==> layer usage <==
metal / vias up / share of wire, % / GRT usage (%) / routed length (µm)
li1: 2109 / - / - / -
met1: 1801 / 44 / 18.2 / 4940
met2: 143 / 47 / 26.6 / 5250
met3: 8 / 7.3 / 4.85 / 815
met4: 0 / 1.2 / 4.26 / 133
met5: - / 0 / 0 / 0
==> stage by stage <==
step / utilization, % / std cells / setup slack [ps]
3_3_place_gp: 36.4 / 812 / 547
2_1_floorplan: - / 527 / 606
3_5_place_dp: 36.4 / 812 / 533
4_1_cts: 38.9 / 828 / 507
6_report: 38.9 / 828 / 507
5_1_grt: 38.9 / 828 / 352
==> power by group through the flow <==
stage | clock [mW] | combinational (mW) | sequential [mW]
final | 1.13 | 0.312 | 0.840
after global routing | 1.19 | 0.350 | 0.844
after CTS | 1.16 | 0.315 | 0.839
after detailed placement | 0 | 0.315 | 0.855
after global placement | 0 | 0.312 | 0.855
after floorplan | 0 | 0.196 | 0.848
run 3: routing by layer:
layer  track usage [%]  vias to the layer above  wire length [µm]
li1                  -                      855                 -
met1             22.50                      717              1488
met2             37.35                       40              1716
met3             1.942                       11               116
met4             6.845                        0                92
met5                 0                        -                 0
<file path="config.mk">
export PLATFORM = sky130hd
export DESIGN_NAME = uart_frame_ctrl
export DESIGN_NICKNAME = d
export VERILOG_FILES = /design/src/rtl/uart_frame_pkg.sv /design/src/rtl/uart_frame_timeout.sv /design/src/rtl/uart_frame_ctrl.sv
export SDC_FILE = /design/constraint.sdc
export NUM_CORES = 1
export LEC_CHECK = 0
export ABC_AREA = 1
export BUFFER_PORTS_ARGS = -buffer_cell sky130_fd_sc_hd__buf_2
export CORE_ASPECT_RATIO = 0.7
export CORE_UTILIZATION = 40
export CTS_CLUSTER_SIZE = 40
export DETAILED_ROUTE_END_ITERATION = 10
export PLACE_DENSITY = 0.59
export SLEW_MARGIN = 20
export SYNTH_ARGS = -nofsm -noshare
export SYNTH_HDL_FRONTEND = slang
export SYNTH_SLANG_ARGS = --single-unit
export TNS_END_PERCENT = 10
</file>
<file path="constraint.sdc">
create_clock -name clk -period 3.41 [get_ports clk]
set_clock_uncertainty 0.15 [all_clocks]
set_input_delay 0.1705 -clock clk [delete_from_list [all_inputs] [get_ports clk]]
set_output_delay 0.1705 -clock clk [all_outputs]
set_load 0.1 [all_outputs]
</file>
<file path="src/rtl/uart_frame_pkg.sv">
// Shared types and constants for the UART command-frame sequencer.
// Frame on the wire: SYNC, OPCODE, ARG_HI, ARG_LO, CHK (XOR of the middle three bytes).
package uart_frame_pkg;

  typedef enum logic [2:0] {
    IDLE   = 3'd0,
    OPC    = 3'd1,
    ARG_HI = 3'd2,
    ARG_LO = 3'd3,
    CHK    = 3'd4
  } state_t;

  localparam logic [7:0] SYNC_BYTE_DEF = 8'hA5;
  localparam int         FRAME_BYTES   = 5;

endpackage

</file>
<file path="src/rtl/uart_frame_timeout.sv">
// Inter-byte watchdog: counts clocks since the last byte while a frame is open.
// o_expire is high for one cycle, on the cycle the count reaches TIMEOUT_CLKS-1 with no byte present.
module uart_frame_timeout #(
  parameter int TIMEOUT_CLKS = 10400,
  localparam int TW = $clog2(TIMEOUT_CLKS)
) (
  input  logic clk,
  input  logic rst,
  input  logic i_en,
  input  logic i_clear,
  output logic o_expire
);

  localparam logic [TW-1:0] LAST = TW'(TIMEOUT_CLKS - 1);

  logic [TW-1:0] r_timer;

  // A byte arriving on the expiry cycle suppresses the expiry.
  assign o_expire = i_en & ~i_clear & (r_timer == LAST);

  always_ff @(posedge clk or posedge rst) begin
    if (rst) begin
      r_timer <= '0;
    end else if (!i_en || i_clear || o_expire) begin
      r_timer <= '0;
    end else begin
      r_timer <= r_timer + TW'(1);
    end
  end

endmodule

</file>
<file path="src/rtl/uart_frame_ctrl.sv">
// Assembles uart_rx bytes into 5-byte command frames, checks the XOR checksum,
// enforces the inter-byte timeout and reports good/errored frames.
module uart_frame_ctrl
  import uart_frame_pkg::*;
#(
  parameter logic [7:0] SYNC_BYTE    = SYNC_BYTE_DEF,
  parameter int         TIMEOUT_CLKS = 10400,
  parameter int         CNT_W        = 8
) (
  input  logic             clk,
  input  logic             rst,
  input  logic [7:0]       rx_data,
  input  logic             rx_valid,
  output logic             cmd_valid,
  output logic [7:0]       cmd_opcode,
  output logic [15:0]      cmd_arg,
  output logic             err_chk,
  output logic             err_timeout,
  output logic             busy,
  output logic [CNT_W-1:0] good_cnt,
  output logic [CNT_W-1:0] err_cnt,
  output logic [2:0]       dbg_state
);

  state_t           r_state;
  state_t           w_state_next;
  logic [7:0]       r_opc;
  logic [7:0]       r_arg_hi;
  logic [7:0]       r_arg_lo;
  logic [7:0]       r_chk_acc;
  logic             r_cmd_valid;
  logic [7:0]       r_cmd_opcode;
  logic [15:0]      r_cmd_arg;
  logic             r_err_chk;
  logic             r_err_timeout;
  logic [CNT_W-1:0] r_good_cnt;
  logic [CNT_W-1:0] r_err_cnt;
  logic             w_busy;
  logic             w_expire;
  logic             w_chk_ok;
  logic             w_chk_bad;

  assign w_busy = (r_state != IDLE);

  uart_frame_timeout #(
    .TIMEOUT_CLKS(TIMEOUT_CLKS)
  ) u_timeout (
    .clk     (clk),
    .rst     (rst),
    .i_en    (w_busy),
    .i_clear (rx_valid),
    .o_expire(w_expire)
  );

  always_ff @(posedge clk or posedge rst) begin
    if (rst) begin
      r_state <= IDLE;
    end else begin
      r_state <= w_state_next;
    end
  end

  // SYNC is only special in IDLE; inside a frame it is ordinary payload.
  always_comb begin
    w_state_next = r_state;
    if (w_expire) begin
      w_state_next = IDLE;
    end else if (rx_valid) begin
      case (r_state)
        IDLE:    if (rx_data == SYNC_BYTE) w_state_next = OPC;
        OPC:     w_state_next = ARG_HI;
        ARG_HI:  w_state_next = ARG_LO;
        ARG_LO:  w_state_next = CHK;
        CHK:     w_state_next = IDLE;
        default: w_state_next = IDLE;
      endcase
    end
  end

  always_comb begin
    w_chk_ok  = 1'b0;
    w_chk_bad = 1'b0;
    if (r_state == CHK && rx_valid) begin
      if (rx_data == r_chk_acc) w_chk_ok  = 1'b1;
      else                      w_chk_bad = 1'b1;
    end
  end

  always_ff @(posedge clk or posedge rst) begin
    if (rst) begin
      r_opc     <= '0;
      r_arg_hi  <= '0;
      r_arg_lo  <= '0;
      r_chk_acc <= '0;
    end else if (w_expire) begin
      r_opc     <= '0;
      r_arg_hi  <= '0;
      r_arg_lo  <= '0;
      r_chk_acc <= '0;
    end else if (rx_valid) begin
      case (r_state)
        OPC: begin
          r_opc     <= rx_data;
          r_chk_acc <= rx_data;
        end
        ARG_HI: begin
          r_arg_hi  <= rx_data;
          r_chk_acc <= r_chk_acc ^ rx_data;
        end
        ARG_LO: begin
          r_arg_lo  <= rx_data;
          r_chk_acc <= r_chk_acc ^ rx_data;
        end
        default: ;
      endcase
    end
  end

  // Decoded fields only move together with the cmd_valid strobe.
  always_ff @(posedge clk or posedge rst) begin
    if (rst) begin
      r_cmd_valid   <= 1'b0;
      r_err_chk     <= 1'b0;
      r_err_timeout <= 1'b0;
      r_cmd_opcode  <= '0;
      r_cmd_arg     <= '0;
      r_good_cnt    <= '0;
      r_err_cnt     <= '0;
    end else begin
      r_cmd_valid   <= w_chk_ok;
      r_err_chk     <= w_chk_bad;
      r_err_timeout <= w_expire;
      if (w_chk_ok) begin
        r_cmd_opcode <= r_opc;
        r_cmd_arg    <= {r_arg_hi, r_arg_lo};
        r_good_cnt   <= r_good_cnt + CNT_W'(1);
      end
      if (w_chk_bad || w_expire) begin
        r_err_cnt <= r_err_cnt + CNT_W'(1);
      end
    end
  end

  assign cmd_valid   = r_cmd_valid;
  assign cmd_opcode  = r_cmd_opcode;
  assign cmd_arg     = r_cmd_arg;
  assign err_chk     = r_err_chk;
  assign err_timeout = r_err_timeout;
  assign busy        = w_busy;
  assign good_cnt    = r_good_cnt;
  assign err_cnt     = r_err_cnt;
  assign dbg_state   = r_state;

endmodule

</file>
===== config.mk =====
export PLATFORM = sky130hd
export DESIGN_NAME = ex_stage
export DESIGN_NICKNAME = d
export VERILOG_FILES = /design/src/rtl/rv_pkg.sv /design/src/rtl/muldiv_unit.sv /design/src/rtl/ex_stage.sv
export SDC_FILE = /design/constraint.sdc
export NUM_CORES = 2
export LEC_CHECK = 0
export BUFFER_PORTS_ARGS = -buffer_cell sky130_fd_sc_hd__buf_2
export CORE_ASPECT_RATIO = 0.6
export CORE_MARGIN = 1.5
export CORE_UTILIZATION = 25
export DETAILED_ROUTE_END_ITERATION = 16
export PLACE_DENSITY = 0.47
export SLEW_MARGIN = 20
export SYNTH_ARGS = -nofsm -noshare
export SYNTH_HDL_FRONTEND = slang
export SYNTH_SLANG_ARGS = --single-unit

===== constraint.sdc =====
create_clock -name clk -period 20.1 [get_ports clk]
set_clock_uncertainty 0.15 [all_clocks]
set_input_delay 3.015 -clock clk [delete_from_list [all_inputs] [get_ports clk]]
set_output_delay 3.015 -clock clk [all_outputs]
set_load 0.03 [all_outputs]

===== src/rtl/rv_pkg.sv =====
// Shared RV64IM encodings and types for the execute stage and its muldiv engine.
package rv_pkg;

   localparam logic [6:0] OP        = 7'b0110011;
   localparam logic [6:0] OP_IMM    = 7'b0010011;
   localparam logic [6:0] OP_32     = 7'b0111011;
   localparam logic [6:0] OP_IMM_32 = 7'b0011011;
   localparam logic [6:0] BRANCH    = 7'b1100011;
   localparam logic [6:0] JAL       = 7'b1101111;
   localparam logic [6:0] JALR      = 7'b1100111;
   localparam logic [6:0] LUI       = 7'b0110111;
   localparam logic [6:0] AUIPC     = 7'b0010111;
   localparam logic [6:0] LOAD      = 7'b0000011;
   localparam logic [6:0] STORE     = 7'b0100011;

   localparam logic [2:0] F3_ADD  = 3'b000;
   localparam logic [2:0] F3_SLL  = 3'b001;
   localparam logic [2:0] F3_SLT  = 3'b010;
   localparam logic [2:0] F3_SLTU = 3'b011;
   localparam logic [2:0] F3_XOR  = 3'b100;
   localparam logic [2:0] F3_SRL  = 3'b101;
   localparam logic [2:0] F3_OR   = 3'b110;
   localparam logic [2:0] F3_AND  = 3'b111;

   localparam logic [2:0] F3_BEQ  = 3'b000;
   localparam logic [2:0] F3_BNE  = 3'b001;
   localparam logic [2:0] F3_BLT  = 3'b100;
   localparam logic [2:0] F3_BGE  = 3'b101;
   localparam logic [2:0] F3_BLTU = 3'b110;
   localparam logic [2:0] F3_BGEU = 3'b111;

   localparam logic [6:0] MULDIV_FUNCT7 = 7'b0000001;

   // Encoded so that funct3 of an M instruction casts straight to the op
   typedef enum logic [2:0] {
      MUL, MULH, MULHSU, MULHU, DIV, DIVU, REM, REMU
   } muldiv_op_e;

   typedef enum logic [1:0] {IDLE, BUSY, DONE} md_state_e;

   function automatic logic [63:0] sext32(input logic [31:0] v);
      return {{32{v[31]}}, v};
   endfunction

endpackage


===== src/rtl/muldiv_unit.sv =====
// Iterative RV64M engine: shift-add multiply and restoring divide on operand
// magnitudes, with sign correction applied when the result is presented.
module muldiv_unit
   import rv_pkg::*;
#(
   parameter int MUL_ITERS = 64
) (
   input  logic        clk,
   input  logic        reset,
   input  logic        hit,
   input  logic        start,
   input  muldiv_op_e  op,
   input  logic        is_w,
   input  logic [63:0] a,
   input  logic [63:0] b,
   output logic        busy,
   output logic        done,
   output logic [63:0] result
);

   localparam int CW = $clog2(MUL_ITERS + 1);

   md_state_e        state;
   logic [CW-1:0]    cnt;
   muldiv_op_e       op_q;
   logic             w_q, neg_a_q, neg_res_q, div_zero_q;
   logic [127:0]     acc, mcand;
   logic [63:0]      mplier, quo, divisor;
   logic [64:0]      rem;

   logic             a_signed, b_signed, neg_a, neg_b;
   logic [63:0]      op_a, op_b, mag_a, mag_b;
   logic [64:0]      rem_sh, rem_nxt;
   logic [63:0]      quo_nxt;
   logic [127:0]     prod;
   logic [63:0]      quot, remd, sel;

   // Operand preparation: W forms narrow to 32 bits, signed ops take magnitudes
   always_comb begin
      a_signed = (op == MULH) || (op == MULHSU) || (op == DIV) || (op == REM);
      b_signed = (op == MULH) || (op == DIV) || (op == REM);
      op_a = is_w ? (a_signed ? sext32(a[31:0]) : {32'b0, a[31:0]}) : a;
      op_b = is_w ? (b_signed ? sext32(b[31:0]) : {32'b0, b[31:0]}) : b;
      neg_a = a_signed && op_a[63];
      neg_b = b_signed && op_b[63];
      mag_a = neg_a ? -op_a : op_a;
      mag_b = neg_b ? -op_b : op_b;
   end

   // One restoring-divide step: shift in the next dividend bit, subtract if it fits
   always_comb begin
      rem_sh = {rem[63:0], quo[63]};
      if (rem_sh >= {1'b0, divisor}) begin
         rem_nxt = rem_sh - {1'b0, divisor};
         quo_nxt = {quo[62:0], 1'b1};
      end else begin
         rem_nxt = rem_sh;
         quo_nxt = {quo[62:0], 1'b0};
      end
   end

   // Control FSM and iterative datapath; everything freezes while hit is low
   always_ff @(posedge clk or posedge reset) begin
      if (reset) begin
         state      <= IDLE;
         cnt        <= '0;
         op_q       <= MUL;
         w_q        <= 1'b0;
         neg_a_q    <= 1'b0;
         neg_res_q  <= 1'b0;
         div_zero_q <= 1'b0;
         acc        <= '0;
         mcand      <= '0;
         mplier     <= '0;
         rem        <= '0;
         quo        <= '0;
         divisor    <= '0;
      end else if (hit) begin
         case (state)
            IDLE: begin
               if (start) begin
                  op_q       <= op;
                  w_q        <= is_w;
                  neg_a_q    <= neg_a;
                  neg_res_q  <= neg_a ^ neg_b;
                  div_zero_q <= (mag_b == 64'd0);
                  acc        <= '0;
                  mcand      <= {64'b0, mag_a};
                  mplier     <= mag_b;
                  rem        <= '0;
                  quo        <= is_w ? {mag_a[31:0], 32'b0} : mag_a;
                  divisor    <= mag_b;
                  cnt        <= is_w ? CW'(32) : CW'(MUL_ITERS);
                  state      <= BUSY;
               end
            end
            BUSY: begin
               if (mplier[0]) acc <= acc + mcand;
               mcand  <= {mcand[126:0], 1'b0};
               mplier <= {1'b0, mplier[63:1]};
               rem    <= rem_nxt;
               quo    <= quo_nxt;
               cnt    <= cnt - 1'b1;
               if (cnt == CW'(1)) state <= DONE;
            end
            DONE:    state <= IDLE;
            default: state <= IDLE;
         endcase
      end
   end

   // Sign correction and result selection; a zero divisor forces an all-ones quotient
   always_comb begin
      prod = neg_res_q ? -acc : acc;
      quot = div_zero_q ? '1 : (neg_res_q ? -quo : quo);
      remd = neg_a_q ? -rem[63:0] : rem[63:0];
      case (op_q)
         MUL:                 sel = prod[63:0];
         MULH, MULHSU, MULHU: sel = prod[127:64];
         DIV, DIVU:           sel = quot;
         default:             sel = remd;
      endcase
      result = w_q ? sext32(sel[31:0]) : sel;
      busy   = (state == BUSY) || ((state == IDLE) && start);
      done   = (state == DONE);
   end

endmodule


===== src/rtl/ex_stage.sv =====
// Execute stage: single-cycle RV64I ALU and branch resolution, with M ops
// handed to the iterative muldiv engine while the pipeline is frozen.
module ex_stage
   import rv_pkg::*;
#(
   parameter int XLEN      = 64,
   parameter int MUL_ITERS = 64
) (
   input  logic            clk,
   input  logic            reset,
   input  logic            hit,
   input  logic            noop,
   input  logic [6:0]      opcode,
   input  logic [2:0]      funct3,
   input  logic [6:0]      funct7,
   input  logic [XLEN-1:0] valA,
   input  logic [XLEN-1:0] valB,
   input  logic [XLEN-1:0] imm,
   input  logic [XLEN-1:0] pc,
   input  logic [XLEN-1:0] pcplus4,
   output logic [XLEN-1:0] result,
   output logic            result_valid,
   output logic            branch_taken,
   output logic [XLEN-1:0] branch_target,
   output logic            busy
);

   logic        is_m, md_start, md_busy, md_done;
   logic [63:0] md_result, op_b, alu;
   logic [31:0] w32;
   logic        br_cond;
   logic [63:0] br_target;

   assign is_m     = ((opcode == OP) || (opcode == OP_32)) && (funct7 == MULDIV_FUNCT7);
   assign md_start = is_m && !noop && hit;

   muldiv_unit #(.MUL_ITERS(MUL_ITERS)) u_muldiv (
      .clk    (clk),
      .reset  (reset),
      .hit    (hit),
      .start  (md_start),
      .op     (muldiv_op_e'(funct3)),
      .is_w   (opcode == OP_32),
      .a      (valA),
      .b      (valB),
      .busy   (md_busy),
      .done   (md_done),
      .result (md_result)
   );

   // Integer ALU; immediate forms substitute imm for rs2, W forms sign-extend bit 31
   always_comb begin
      op_b = ((opcode == OP) || (opcode == OP_32)) ? valB : imm;
      alu  = '0;
      w32  = '0;
      case (opcode)
         OP, OP_IMM: begin
            case (funct3)
               F3_ADD:  alu = ((opcode == OP) && funct7[5]) ? valA - op_b : valA + op_b;
               F3_SLL:  alu = valA << op_b[5:0];
               F3_SLT:  alu = {63'b0, $signed(valA) < $signed(op_b)};
               F3_SLTU: alu = {63'b0, valA < op_b};
               F3_XOR:  alu = valA ^ op_b;
               F3_SRL:  alu = funct7[5] ? $unsigned($signed(valA) >>> op_b[5:0]) : valA >> op_b[5:0];
               F3_OR:   alu = valA | op_b;
               default: alu = valA & op_b;
            endcase
         end
         OP_32, OP_IMM_32: begin
            case (funct3)
               F3_ADD:  w32 = ((opcode == OP_32) && funct7[5]) ? valA[31:0] - op_b[31:0]
                                                                : valA[31:0] + op_b[31:0];
               F3_SLL:  w32 = valA[31:0] << op_b[4:0];
               F3_SRL:  w32 = funct7[5] ? $unsigned($signed(valA[31:0]) >>> op_b[4:0])
                                        : valA[31:0] >> op_b[4:0];
               default: w32 = '0;
            endcase
            alu = sext32(w32);
         end
         LUI:         alu = imm;
         AUIPC:       alu = pc + imm;
         LOAD, STORE: alu = valA + imm;
         JAL, JALR:   alu = pcplus4;
         default:     alu = '0;
      endcase
   end

   // Branch unit: conditional compares plus unconditional jumps
   always_comb begin
      br_cond   = 1'b0;
      br_target = pc + imm;
      case (opcode)
         BRANCH: begin
            case (funct3)
               F3_BEQ:  br_cond = (valA == valB);
               F3_BNE:  br_cond = (valA != valB);
               F3_BLT:  br_cond = ($signed(valA) < $signed(valB));
               F3_BGE:  br_cond = ($signed(valA) >= $signed(valB));
               F3_BLTU: br_cond = (valA < valB);
               F3_BGEU: br_cond = (valA >= valB);
               default: br_cond = 1'b0;
            endcase
         end
         JAL:  br_cond = 1'b1;
         JALR: begin
            br_cond   = 1'b1;
            br_target = (valA + imm) & ~64'd1;
         end
         default: br_cond = 1'b0;
      endcase
   end

   // Output mux: a finished M op owns the outputs; otherwise the single-cycle path reports
   always_comb begin
      result        = alu;
      result_valid  = 1'b0;
      branch_taken  = 1'b0;
      branch_target = br_target;
      busy          = md_busy && !reset;
      if (md_done) begin
         result       = md_result;
         result_valid = 1'b1;
      end else if (!md_busy && !reset) begin
         result_valid = !noop && !is_m;
         branch_taken = br_cond && !noop;
      end
   end

endmodule


==> impl.org <==
** Status
- The run finished with clean final reports.

** CTS
- Clock net sink count :: 528
- CTS max path bufs :: 3
- # H-tree levels :: 2
- Gates resized during post-CTS repair numbered 0.
- Skew-Pair Late Insertion Delay :: 0.70 ns
- Number of buffers inserted for hold repair after clock tree synthesis :: 0
- Clock slew seen by the registers of the worst setup and hold paths :: 0.07 ns
- After clock tree synthesis, the setup repair step added 0 buffers.
- CTS tree :: yes
- TritonCTS created 50 clock buffers.
- The tree is rooted in a clkbuf_16.

** Logic synthesis
- Largest family of logic cells by synthesized area :: compound AO/OA/AOI/OAI gates
- Synthesis inferred 528 register bits.
- Of the total synthesized cell area, the portion taken by XOR and XNOR cells is 9.01%.
- Yosys cell types :: 106
- Post-synthesis instance area :: 78900 µm²
- Summing the areas of all fa, ha and maj instances in the mapped netlist gives 8.87% of the synthesized area.
- After synthesis, the mean cell area works out to 6.94 µm².
- During synthesis, Yosys emitted a total of 0 warnings.
- Summing the areas of all and, or, nand and nor instances in the mapped netlist gives 21.1% of the synthesized area.
- Counting every net in the synthesized netlist gives 12300.
- Seq/Total Area, Yosys :: 16.7%
- The synthesized design contains 0 enable-type register cells.
- Synth Area in Compound Gates :: 35.5%
- Proportion of synthesized area in mux cells :: 3.07%
- Fraction of registers with async set/reset :: 100%
- Main flop type after synthesis :: dfrtp_1
- Post-synthesis cell count :: 11400

** STA
- After layout, the worst path uses 81.9% of the clock period.
- Setup slack on the critical path of the routed design comes to 3.63 ns.
- Setup repair after global routing missed its margin :: no
- At the pin with the least slew margin, the transition time is 1.41 ns.
- Slew Limit Fails :: 0
- In this run the tightest slew margin relative to its limit is 5.46%.
- Setup violations remaining at the end of the flow were counted as 0.
- The routed design could run at a clock period as short as 16.47 ns.
- Total negative slack for setup checks :: 0 ns
- Fmax achieved :: 60.7 MHz
- Hold timing on the final database bottoms out at a slack of 0.328 ns.
- Number of endpoints with negative hold slack in the final report :: 0

** Worst setup path
- Crit path launch type :: input port
- Along the worst path, the maximum fanout reaches 49.
- For the worst setup path, the data arrival time is 13.30 ns.
- By startpoint and endpoint, the worst setup path is classified as in -> out.
- Data required time of the worst path :: 16.94 ns
- STA classifies the critical path endpoint as an output port.
- Worst reg2reg path depth :: 16

** Global routing
- Number of antenna violations at the first check in global routing :: 89
- Maximum number of pins on one net before global-route repair :: 189
- The first global-routing pass estimated 802000 µm of wire.
- Number of global-route vias before repair :: 86200
- Global routing used 36.2% of the available tracks across all layers.
- The total overflow left after global routing is 0.

** Route
- Number of detailed-routing iterations run before antenna repair :: 10
- Via count :: 99100
- After detailed routing, the total wire length is 607000 µm.
- Avg Vias per Cell :: 6.30
- Number of remaining DRC errors :: 0
- Residual antenna-violating net count after detailed routing :: 0
- Number of DRC markers after the initial detailed-route iteration :: 17600
- Wire length per cell :: 38.6 µm

** Placement
- Detailed placement ended at an HPWL of 504000 µm.
- Count of input and output buffers :: 471
- Routability congestion estimate :: 1.09
- The placed instances occupy a cell area of 86600 µm².
- OpenSTA, run right after detailed placement, puts the worst setup slack at 4.40 ns.

** Die
- Height of the chip :: 438 µm
- Once the floorplan was initialized, standard cells occupied 25.2% of the core.
- Die area :: 319000 µm²
- I/O pin count :: 472
- The total area inside the core boundary comes to 314000 µm².
- From left edge to right edge, the die measures 728 µm.
- Row count :: 159

** Cells and area
- Synth-to-layout area growth :: 12.3%
- The net count of the finished layout is 12300.
- Leaving out fill and tap cells, the most frequent cell in the layout is o21ai_0.
- In the layout the commonest cells are o21ai_0 (1426), nand2_1 (1344), a21oi_1 (1029), nor2_1 (807), ha_1 (550).
- Post-route standard cell area excluding fillers :: 88700 µm²
- Fraction of final layout cells with drive strength greater than 1 :: 9.83%

** Min path
- The worst hold path belongs to the class reg -> reg.
- Worst hold path cell count :: 1

** Power
- Leakage power :: 37.9 nW
- In this run the power density over the cells is 47.2 nW/µm².
- Across the VDD grid, the largest voltage drop is 60.2 µV.

** Flow run
- Max-cap violations in this run came to 0.
cells by family after synthesis:
logic type | count (synthesis)
AOI/OAI and AO/OA | 4452
muxes | 234
DFF | 528
xor gates and xnor gates | 812
buffers and inverters | 1193
and+or+nand+nor | 3603
adders and majority gates | 556
state kept, by name, indices dropped and copies added (netlist names), 3 cells and up:
name,count
u_muldiv.cnt,7
u_muldiv.divisor,64
u_muldiv.mplier,64
u_muldiv.quo,64
u_muldiv.op_q,3
u_muldiv.acc,128
u_muldiv.mcand,128
u_muldiv.rem,64
Yosys cell counts (124+ instances only):
master / number / area [µm²]
nand4_1: 144 / 901
o211ai_1: 156 / 1170
o31ai_1: 181 / 1360
nand2_1: 1348 / 5060
nor3_1: 258 / 1290
inv_1: 414 / 1550
dfrtp_1: 528 / 13200
o21ai_0: 1442 / 7220
clkbuf_1: 663 / 2490
xnor2_1: 514 / 4500
a21oi_1: 1034 / 5170
a211oi_1: 124 / 931
mux2i_1: 194 / 1940
nor2_1: 824 / 3090
xor2_1: 298 / 2610
nand3_1: 363 / 1820
a21o_1: 304 / 2280
a31oi_1: 156 / 976
ha_1: 550 / 6880
critical path, cell delays in order:
cell and delay, ns:
buf_4 0.41, nand3b_1 1.01, buf_4 0.63, o21ai_0 0.61, nand2_4 0.49, inv_4 0.54, nand2_1 0.44, nand2_1 0.21
xnor2_1 0.12, ha_1 0.33, o21ai_0 0.24, o221ai_1 0.51, a31oi_1 0.33, o21ai_1 0.36, a221oi_1 0.13, buf_4 0.20
o21ai_0 1.01, mux2_2 0.47, a221oi_4 0.28, buf_4 0.35, inv_1 0.24, o31ai_1 0.47, o211ai_1 0.40, buf_2 0.33
path summary, 6_finish.rpt:
path / slack [ns] / from / end
hold / removal: 0.33 / u_muldiv.mplier[63]$_DFFE_PP0P_ / u_muldiv.mplier[63]$_DFFE_PP0P_
hold reg to reg: 0.33 / u_muldiv.mplier[63]$_DFFE_PP0P_ / u_muldiv.mplier[63]$_DFFE_PP0P_
setup / recovery: 3.63 / opcode[5] / result[51]
max in group asynchronous: 15.36 / reset / u_muldiv.divisor[23]$_DFFE_PP0P_
min in group asynchronous: 2.26 / reset / u_muldiv.mcand[91]$_DFFE_PP0P_
setup reg to reg: 13.02 / u_muldiv.quo[63]$_DFFE_PP0P_ / u_muldiv.rem[8]$_DFFE_PP0P_
where the power goes:
part           switching, W  internal (W)
Clock              0.000531      0.000590
Sequential       0.00000972       0.00107
Combinational       0.00148      0.000513
through the flow:
step / instances / util [%] / power, W
4_1_cts: 15700 / 28.2 / 0.00407
5_1_grt: 15700 / 28.3 / 0.00428
3_5_place_dp: 15600 / 27.6 / 0.00295
3_3_place_gp: 15600 / 27.6 / 0.00298
6_report: 15700 / 28.3 / 0.00419
2_1_floorplan: 11400 / - / 0.00208
area by class of cell:
class,instances,area (µm²)
Multi-Input combinational cell,9657,61900
Timing Repair Buffer,784,4830
Tap cell,4186,5240
Inverter,426,1620
Sequential cell,528,13200
Clock buffer,63,1380
Fill cell,35300,225000
Clock inverter,24,357
Antenna cell,55,138
per-layer routing:
metal	wire length [µm]	global-route usage, %	share of wire, %	vias to the layer above
li1	-	-	-	42400
met2	199000	41.2	33	7071
met1	284000	55.4	47	48800
met4	24000	11.5	4.0	32
met5	612	0.917	0.10	-
met3	99700	17.9	16	720
(Power assumes the default switching activity.)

- _Aim of the exercise_: From the entries above, copy each line that holds "added".

- _Answer to this problem_:
- After clock tree synthesis, the setup repair step added 0 buffers.
state kept, by name, indices dropped and copies added (netlist names), 3 cells and up:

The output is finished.